**INPUT**.
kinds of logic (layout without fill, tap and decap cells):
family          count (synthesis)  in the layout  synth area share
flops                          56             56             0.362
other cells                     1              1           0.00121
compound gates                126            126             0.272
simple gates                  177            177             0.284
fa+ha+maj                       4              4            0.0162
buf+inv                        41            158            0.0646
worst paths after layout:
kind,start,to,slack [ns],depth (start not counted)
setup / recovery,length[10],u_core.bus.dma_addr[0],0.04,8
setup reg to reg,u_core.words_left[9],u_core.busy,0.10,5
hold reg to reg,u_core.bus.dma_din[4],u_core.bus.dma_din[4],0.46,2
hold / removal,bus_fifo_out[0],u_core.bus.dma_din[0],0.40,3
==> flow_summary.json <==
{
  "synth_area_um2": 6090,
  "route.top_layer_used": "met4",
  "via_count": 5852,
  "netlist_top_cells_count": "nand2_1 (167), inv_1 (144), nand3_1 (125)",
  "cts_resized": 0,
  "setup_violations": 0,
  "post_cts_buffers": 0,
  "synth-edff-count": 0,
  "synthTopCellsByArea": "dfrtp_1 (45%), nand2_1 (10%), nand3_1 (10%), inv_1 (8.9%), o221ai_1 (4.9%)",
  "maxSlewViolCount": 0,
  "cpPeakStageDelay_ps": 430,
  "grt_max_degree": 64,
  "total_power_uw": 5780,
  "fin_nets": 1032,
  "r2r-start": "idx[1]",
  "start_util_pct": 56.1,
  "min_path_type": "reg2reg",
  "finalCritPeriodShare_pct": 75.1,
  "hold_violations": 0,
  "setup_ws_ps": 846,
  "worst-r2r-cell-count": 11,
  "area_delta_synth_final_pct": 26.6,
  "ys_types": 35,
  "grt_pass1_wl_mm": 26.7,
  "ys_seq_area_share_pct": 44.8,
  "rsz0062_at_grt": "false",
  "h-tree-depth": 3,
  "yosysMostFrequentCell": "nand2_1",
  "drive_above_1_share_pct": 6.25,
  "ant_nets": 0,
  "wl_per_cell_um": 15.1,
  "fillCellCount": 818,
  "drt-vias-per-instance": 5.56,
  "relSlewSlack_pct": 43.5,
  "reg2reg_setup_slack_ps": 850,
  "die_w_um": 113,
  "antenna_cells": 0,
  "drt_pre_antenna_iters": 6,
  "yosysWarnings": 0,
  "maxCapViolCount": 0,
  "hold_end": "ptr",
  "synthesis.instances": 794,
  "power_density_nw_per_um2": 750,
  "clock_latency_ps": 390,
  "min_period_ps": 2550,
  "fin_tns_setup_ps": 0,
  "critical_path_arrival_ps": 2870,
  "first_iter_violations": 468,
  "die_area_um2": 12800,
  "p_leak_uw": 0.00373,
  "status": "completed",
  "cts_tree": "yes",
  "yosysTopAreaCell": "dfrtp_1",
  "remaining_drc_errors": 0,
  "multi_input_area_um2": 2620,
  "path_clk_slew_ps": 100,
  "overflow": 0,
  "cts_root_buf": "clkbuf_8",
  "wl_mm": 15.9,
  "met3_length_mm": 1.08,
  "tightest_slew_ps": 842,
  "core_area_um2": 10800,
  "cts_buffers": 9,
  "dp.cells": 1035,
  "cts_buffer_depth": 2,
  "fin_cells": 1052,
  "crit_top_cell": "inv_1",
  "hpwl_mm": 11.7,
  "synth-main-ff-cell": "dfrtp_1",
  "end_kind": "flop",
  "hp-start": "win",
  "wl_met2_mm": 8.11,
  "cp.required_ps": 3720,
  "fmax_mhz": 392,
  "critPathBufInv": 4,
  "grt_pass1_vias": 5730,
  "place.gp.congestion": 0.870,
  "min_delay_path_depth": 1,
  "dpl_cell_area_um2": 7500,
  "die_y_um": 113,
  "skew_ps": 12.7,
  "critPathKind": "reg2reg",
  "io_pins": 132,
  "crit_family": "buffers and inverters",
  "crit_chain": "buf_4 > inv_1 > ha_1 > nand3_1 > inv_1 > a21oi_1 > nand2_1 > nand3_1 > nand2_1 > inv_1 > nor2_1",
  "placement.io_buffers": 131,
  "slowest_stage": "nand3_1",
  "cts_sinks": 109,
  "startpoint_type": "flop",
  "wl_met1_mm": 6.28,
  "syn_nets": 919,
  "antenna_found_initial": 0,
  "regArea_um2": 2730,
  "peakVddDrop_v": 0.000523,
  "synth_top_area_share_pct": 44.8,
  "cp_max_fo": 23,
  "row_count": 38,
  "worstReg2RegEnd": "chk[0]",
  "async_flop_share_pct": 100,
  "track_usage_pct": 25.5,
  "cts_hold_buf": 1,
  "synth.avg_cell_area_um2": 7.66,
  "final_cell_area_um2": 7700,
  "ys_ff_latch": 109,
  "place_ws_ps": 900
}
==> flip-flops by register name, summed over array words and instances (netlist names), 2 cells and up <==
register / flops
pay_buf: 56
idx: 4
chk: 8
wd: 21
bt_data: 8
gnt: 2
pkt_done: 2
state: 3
[src/rtl/angle_rate_estimator_pkg.sv]
// angle_rate_estimator_pkg
//   Shared types and helpers for the angle rate estimator.
//   - state_e          : estimator sequencing state (IDLE / FILL / RUN)
//   - *_DEF            : default widths used by the top and sub-module
//   - saturate_signed  : clamps a 32-bit signed value into a signed field
//                        of the given width (width must be 2..31)
package angle_rate_estimator_pkg;

  typedef enum logic [1:0] {
    ST_IDLE = 2'd0,  // no previous sample held
    ST_FILL = 2'd1,  // window not yet full, no outputs
    ST_RUN  = 2'd2   // one output per accepted sample
  } state_e;

  localparam int ANGLE_W_DEF  = 16;
  localparam int RATE_W_DEF   = 8;
  localparam int AVG_LOG2_DEF = 2;

  // Clamp value into [-2^(width-1), 2^(width-1)-1]. The caller detects a
  // clamp by comparing the result against the input.
  function automatic logic signed [31:0] saturate_signed(
    input logic signed [31:0] value,
    input int                 width
  );
    logic signed [31:0] max_v;
    logic signed [31:0] min_v;
    max_v = (32'sd1 <<< (width - 1)) - 32'sd1;
    min_v = -(32'sd1 <<< (width - 1));
    if (value > max_v) begin
      return max_v;
    end else if (value < min_v) begin
      return min_v;
    end
    return value;
  endfunction

endpackage

[src/rtl/angle_rate_estimator_diff_window.sv]
// angle_rate_estimator_diff_window
//   Circular buffer of the last 2^AVG_LOG2 angle differences together with
//   their running sum. Each push overwrites the oldest entry and updates the
//   sum by (new - oldest), so the sum is always the sum of the buffer.
// Ports:
//   clk, reset_p : clock, asynchronous active-high reset
//   push         : write diff into the window this cycle
//   diff         : signed angle difference to push
//   flush        : synchronous clear of buffer, pointer and sum (wins over push)
//   sum          : signed running sum of all window entries
module angle_rate_estimator_diff_window
  import angle_rate_estimator_pkg::*;
#(
  parameter int ANGLE_W  = ANGLE_W_DEF,
  parameter int AVG_LOG2 = AVG_LOG2_DEF
) (
  input  logic                                clk,
  input  logic                                reset_p,
  input  logic                                push,
  input  logic signed [ANGLE_W-1:0]           diff,
  input  logic                                flush,
  output logic signed [ANGLE_W+AVG_LOG2-1:0]  sum
);

  localparam int DEPTH = 1 << AVG_LOG2;
  localparam int PTR_W = (AVG_LOG2 > 0) ? AVG_LOG2 : 1;
  localparam int SUM_W = ANGLE_W + AVG_LOG2;
  localparam logic [PTR_W-1:0] PTR_LAST = PTR_W'(DEPTH - 1);

  logic signed [ANGLE_W-1:0] buf_q [DEPTH];
  logic [PTR_W-1:0]          ptr_q, ptr_d;
  logic signed [SUM_W-1:0]   sum_q, sum_d;
  logic signed [ANGLE_W-1:0] oldest;
  logic signed [SUM_W-1:0]   diff_ext;
  logic signed [SUM_W-1:0]   oldest_ext;

  assign oldest     = buf_q[ptr_q];
  assign diff_ext   = SUM_W'(diff);
  assign oldest_ext = SUM_W'(oldest);

  // NOTE: every variable assigned in always_comb gets a default first, so
  // no path can leave it unassigned and infer a latch.
  always_comb begin
    ptr_d = ptr_q;
    sum_d = sum_q;
    if (flush) begin
      ptr_d = '0;
      sum_d = '0;
    end else if (push) begin
      ptr_d = (ptr_q == PTR_LAST) ? '0 : ptr_q + 1'b1;
      sum_d = sum_q + diff_ext - oldest_ext;
    end
  end

  // NOTE: state registers use non-blocking assignments so all flops sample
  // pre-edge values, independent of statement order.
  always_ff @(posedge clk or posedge reset_p) begin
    if (reset_p) begin
      ptr_q <= '0;
      sum_q <= '0;
    end else begin
      ptr_q <= ptr_d;
      sum_q <= sum_d;
    end
  end

  // NOTE: the buffer is reset and flushed explicitly because the running sum
  // relies on every entry starting at zero; an unreset RAM would corrupt it.
  always_ff @(posedge clk or posedge reset_p) begin
    if (reset_p) begin
      for (int i = 0; i < DEPTH; i++) begin
        buf_q[i] <= '0;
      end
    end else if (flush) begin
      for (int i = 0; i < DEPTH; i++) begin
        buf_q[i] <= '0;
      end
    end else if (push) begin
      buf_q[ptr_q] <= diff;
    end
  end

  assign sum = sum_q;

endmodule

[src/rtl/angle_rate_estimator.sv]
// angle_rate_estimator
//   Recovers angular rate from a stream of wrapping signed angle samples as
//   the average of the last 2^AVG_LOG2 per-sample differences. The result is
//   saturated to RATE_W bits and emitted two edges after the sample that
//   completes it, with a one-cycle rate_valid pulse.
// Ports:
//   clk, reset_p : clock, asynchronous active-high reset
//   clear        : synchronous flush of all state and outputs (wins over data)
//   angle_in     : signed angle sample, wraps modulo 2^ANGLE_W
//   angle_valid  : angle_in accepted this cycle (no backpressure)
//   rate_out     : signed averaged rate, angle LSBs per sample
//   rate_valid   : one-cycle pulse when rate_out updates
//   saturated    : rate_out was clamped
//   led          : top 8 bits of rate_out
module angle_rate_estimator
  import angle_rate_estimator_pkg::*;
#(
  parameter int ANGLE_W  = ANGLE_W_DEF,
  parameter int RATE_W   = RATE_W_DEF,
  parameter int AVG_LOG2 = AVG_LOG2_DEF
) (
  input  logic                clk,
  input  logic                reset_p,
  input  logic                clear,
  input  logic [ANGLE_W-1:0]  angle_in,
  input  logic                angle_valid,
  output logic [RATE_W-1:0]   rate_out,
  output logic                rate_valid,
  output logic                saturated,
  output logic [7:0]          led
);

  localparam int DEPTH  = 1 << AVG_LOG2;
  localparam int SUM_W  = ANGLE_W + AVG_LOG2;
  localparam int FILL_W = AVG_LOG2 + 1;
  localparam logic [FILL_W-1:0] FILL_LAST = FILL_W'(DEPTH - 1);

  state_e                    state_q, state_d;
  logic [ANGLE_W-1:0]        prev_q;
  logic [FILL_W-1:0]         fill_cnt_q, fill_cnt_d;
  logic                      accept;
  logic                      push;
  logic                      emit;
  logic signed [ANGLE_W-1:0] diff;
  logic signed [SUM_W-1:0]   sum;
  logic signed [SUM_W-1:0]   avg;
  logic signed [31:0]        avg_ext;
  logic signed [31:0]        sat_val;
  logic                      pending_q;
  logic [RATE_W-1:0]         rate_q;
  logic                      sat_q;
  logic                      rate_valid_q;

  // clear overrides a concurrent sample.
  assign accept = angle_valid && !clear;

  // Modulo subtraction: a wrap from max positive to max negative reads as +1.
  assign diff = angle_in - prev_q;

  // ---------------------------------------------------------------- FSM
  always_ff @(posedge clk or posedge reset_p) begin
    if (reset_p) begin
      state_q    <= ST_IDLE;
      prev_q     <= '0;
      fill_cnt_q <= '0;
    end else begin
      state_q    <= state_d;
      prev_q     <= clear ? '0 : (accept ? angle_in : prev_q);
      fill_cnt_q <= fill_cnt_d;
    end
  end

  always_comb begin
    state_d = state_q;
    if (clear) begin
      state_d = ST_IDLE;
    end else if (accept) begin
      case (state_q)
        ST_IDLE: state_d = ST_FILL;
        ST_FILL: state_d = (fill_cnt_q == FILL_LAST) ? ST_RUN : ST_FILL;
        ST_RUN:  state_d = ST_RUN;
        default: state_d = ST_IDLE;
      endcase
    end
  end

  always_comb begin
    push       = 1'b0;
    emit       = 1'b0;
    fill_cnt_d = fill_cnt_q;
    if (clear) begin
      fill_cnt_d = '0;
    end else if (accept) begin
      case (state_q)
        ST_IDLE: fill_cnt_d = '0;
        ST_FILL: begin
          push       = 1'b1;
          emit       = (fill_cnt_q == FILL_LAST);
          fill_cnt_d = fill_cnt_q + 1'b1;
        end
        ST_RUN: begin
          push = 1'b1;
          emit = 1'b1;
        end
        default: ;
      endcase
    end
  end

  // ------------------------------------------------------ window and sum
  angle_rate_estimator_diff_window #(
    .ANGLE_W  (ANGLE_W),
    .AVG_LOG2 (AVG_LOG2)
  ) u_diff_window (
    .clk     (clk),
    .reset_p (reset_p),
    .push    (push),
    .diff    (diff),
    .flush   (clear),
    .sum     (sum)
  );

  // ----------------------------------------------- average and saturate
  // Arithmetic shift rounds toward -inf.
  assign avg     = sum >>> AVG_LOG2;
  assign avg_ext = 32'(avg);
  assign sat_val = saturate_signed(avg_ext, RATE_W);

  // pending_q marks the sum registered at edge k as due for output at k+1.
  always_ff @(posedge clk or posedge reset_p) begin
    if (reset_p) begin
      pending_q    <= 1'b0;
      rate_valid_q <= 1'b0;
      rate_q       <= '0;
      sat_q        <= 1'b0;
    end else if (clear) begin
      pending_q    <= 1'b0;
      rate_valid_q <= 1'b0;
      rate_q       <= '0;
      sat_q        <= 1'b0;
    end else begin
      pending_q    <= emit;
      rate_valid_q <= pending_q;
      if (pending_q) begin
        rate_q <= RATE_W'(sat_val);
        sat_q  <= (sat_val != avg_ext);
      end
    end
  end

  assign rate_out   = rate_q;
  assign rate_valid = rate_valid_q;
  assign saturated  = sat_q;
  assign led        = rate_q[RATE_W-1 -: 8];

endmodule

**INSTRUCTIONS TO FOLLOW**. The lines to return begin at the first line of the records and end at the line holding "setup reg to"; please return them exactly, including both, and nothing beyond.

**ANSWER FOR THIS EXERCISE**.
kinds of logic (layout without fill, tap and decap cells):
family          count (synthesis)  in the layout  synth area share
flops                          56             56             0.362
other cells                     1              1           0.00121
compound gates                126            126             0.272
simple gates                  177            177             0.284
fa+ha+maj                       4              4            0.0162
buf+inv                        41            158            0.0646
worst paths after layout:
kind,start,to,slack [ns],depth (start not counted)
setup / recovery,length[10],u_core.bus.dma_addr[0],0.04,8
setup reg to reg,u_core.words_left[9],u_core.busy,0.10,5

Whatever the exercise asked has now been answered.